Penelope looks like she’s going to faint. Or vomit. Or both. And that’s when everything inside me snaps into focus. She’s spiraling.
I don’t say her name aloud—I don’t need to. I step closer, angled just enough that if she wavers, she’ll hit me, not the floor.
Talon is the student, the one who threatened her. Talon—my nephew—is the one pushing her to go on a date with him while Silas and I are stupidly trying to date the same woman.
All of it clicks together like a lock I never wanted opened.
Silas moves at the same time I do, coming up on her other side.

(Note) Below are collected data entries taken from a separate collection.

<file path="src/rtl/fifo_level.sv">
// Synchronous show-ahead FIFO with occupancy level, watermarks and flush.
// Optional sticky overflow/underflow flags are built when FIFO_ERR_STICKY_EN is defined.
module fifo_level #(
  parameter int DATA_WIDTH = 8,
  parameter int DEPTH      = 16,
  parameter int AF_THRESH  = 12,
  parameter int AE_THRESH  = 2
) (
  input  logic                       clk,
  input  logic                       resetn,
  input  logic                       clr,
  input  logic [DATA_WIDTH-1:0]      din,
  input  logic                       push,
  input  logic                       pop,
  output logic [DATA_WIDTH-1:0]      dout,
  output logic                       full,
  output logic                       empty,
  output logic                       almost_full,
  output logic                       almost_empty,
  output logic [$clog2(DEPTH):0]     level,
  output logic                       overflow,
  output logic                       underflow,
  input  logic                       err_clr
);

  localparam int AW = $clog2(DEPTH);
  localparam int LW = AW + 1;

  logic [DATA_WIDTH-1:0] ram [DEPTH];
  logic [AW-1:0]         rd_ptr;
  logic [AW-1:0]         wr_ptr;
  logic                  push_acc;
  logic                  pop_acc;

  // push/pop are requests with no ready return: a pop is honoured only when
  // not empty, a push only when not full or when a pop frees a slot this cycle.
  assign pop_acc  = pop & ~empty;
  assign push_acc = push & (~full | pop_acc);

  // Flags decode the registered level, so they follow the edge by one cycle.
  assign full         = (level == LW'(DEPTH));
  assign empty        = (level == '0);
  assign almost_full  = (level >= LW'(AF_THRESH));
  assign almost_empty = (level <= LW'(AE_THRESH));

  assign dout = ram[rd_ptr];

  always_ff @(posedge clk or negedge resetn) begin
    if (!resetn) begin
      rd_ptr <= '0;
      wr_ptr <= '0;
      level  <= '0;
    end else if (clr) begin
      rd_ptr <= '0;
      wr_ptr <= '0;
      level  <= '0;
    end else begin
      if (push_acc) wr_ptr <= wr_ptr + AW'(1);
      if (pop_acc)  rd_ptr <= rd_ptr + AW'(1);
      level <= level + LW'(push_acc) - LW'(pop_acc);
    end
  end

  // Storage is not reset; a flush leaves old contents in place.
  always_ff @(posedge clk) begin
    if (push_acc && !clr) ram[wr_ptr] <= din;
  end

`ifdef FIFO_ERR_STICKY_EN
  always_ff @(posedge clk or negedge resetn) begin
    if (!resetn) begin
      overflow  <= 1'b0;
      underflow <= 1'b0;
    end else begin
      // A new error in the same cycle as err_clr keeps the flag set.
      if (push && !push_acc)  overflow <= 1'b1;
      else if (err_clr)       overflow <= 1'b0;
      if (pop && empty)       underflow <= 1'b1;
      else if (err_clr)       underflow <= 1'b0;
    end
  end
`else
  logic unused_err_clr;
  assign unused_err_clr = err_clr;
  assign overflow       = 1'b0;
  assign underflow      = 1'b0;
`endif

endmodule

</file>
<file path="config.mk">
export PLATFORM = sky130hd
export DESIGN_NAME = fifo_level
export DESIGN_NICKNAME = d
export VERILOG_FILES = /design/src/rtl/fifo_level.sv
export SDC_FILE = /design/constraint.sdc
export NUM_CORES = 1
export LEC_CHECK = 0
export ABC_AREA = 1
export BUFFER_PORTS_ARGS = -buffer_cell sky130_fd_sc_hd__buf_2
export CAP_MARGIN = 20
export CELL_PAD_IN_SITES_DETAIL_PLACEMENT = 1
export CELL_PAD_IN_SITES_GLOBAL_PLACEMENT = 1
export CORE_ASPECT_RATIO = 0.75
export CORE_MARGIN = 1.5
export CORE_UTILIZATION = 25
export CTS_CLUSTER_DIAMETER = 80
export CTS_CLUSTER_SIZE = 30
export DETAILED_ROUTE_END_ITERATION = 8
export GPL_TIMING_DRIVEN = 1
export PLACE_DENSITY_LB_ADDON = 0.08
export SLEW_MARGIN = 20
export SYNTH_ARGS = -nofsm -noshare
export SYNTH_HDL_FRONTEND = slang
export SYNTH_SLANG_ARGS = --single-unit
</file>
<file path="constraint.sdc">
create_clock -name clk -period 1.97 [get_ports clk]
set_input_delay 0.591 -clock clk [delete_from_list [all_inputs] [get_ports clk]]
set_output_delay 0.591 -clock clk [all_outputs]
set_load 0.05 [all_outputs]
</file>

He lowers his voice. “Angel, breathe.”
Penelope swallows hard. “I am breathing.”
“Not well,” I say. “Your pulse is visible.”
She shoots me a look like she wants to argue but doesn’t have the energy. Her hand shakes slightly. It’s enough. More than enough.
“We need to get you out of here,” I murmur.
She shakes her head immediately, panic flaring. “I can’t leave. This is my dad’s?—”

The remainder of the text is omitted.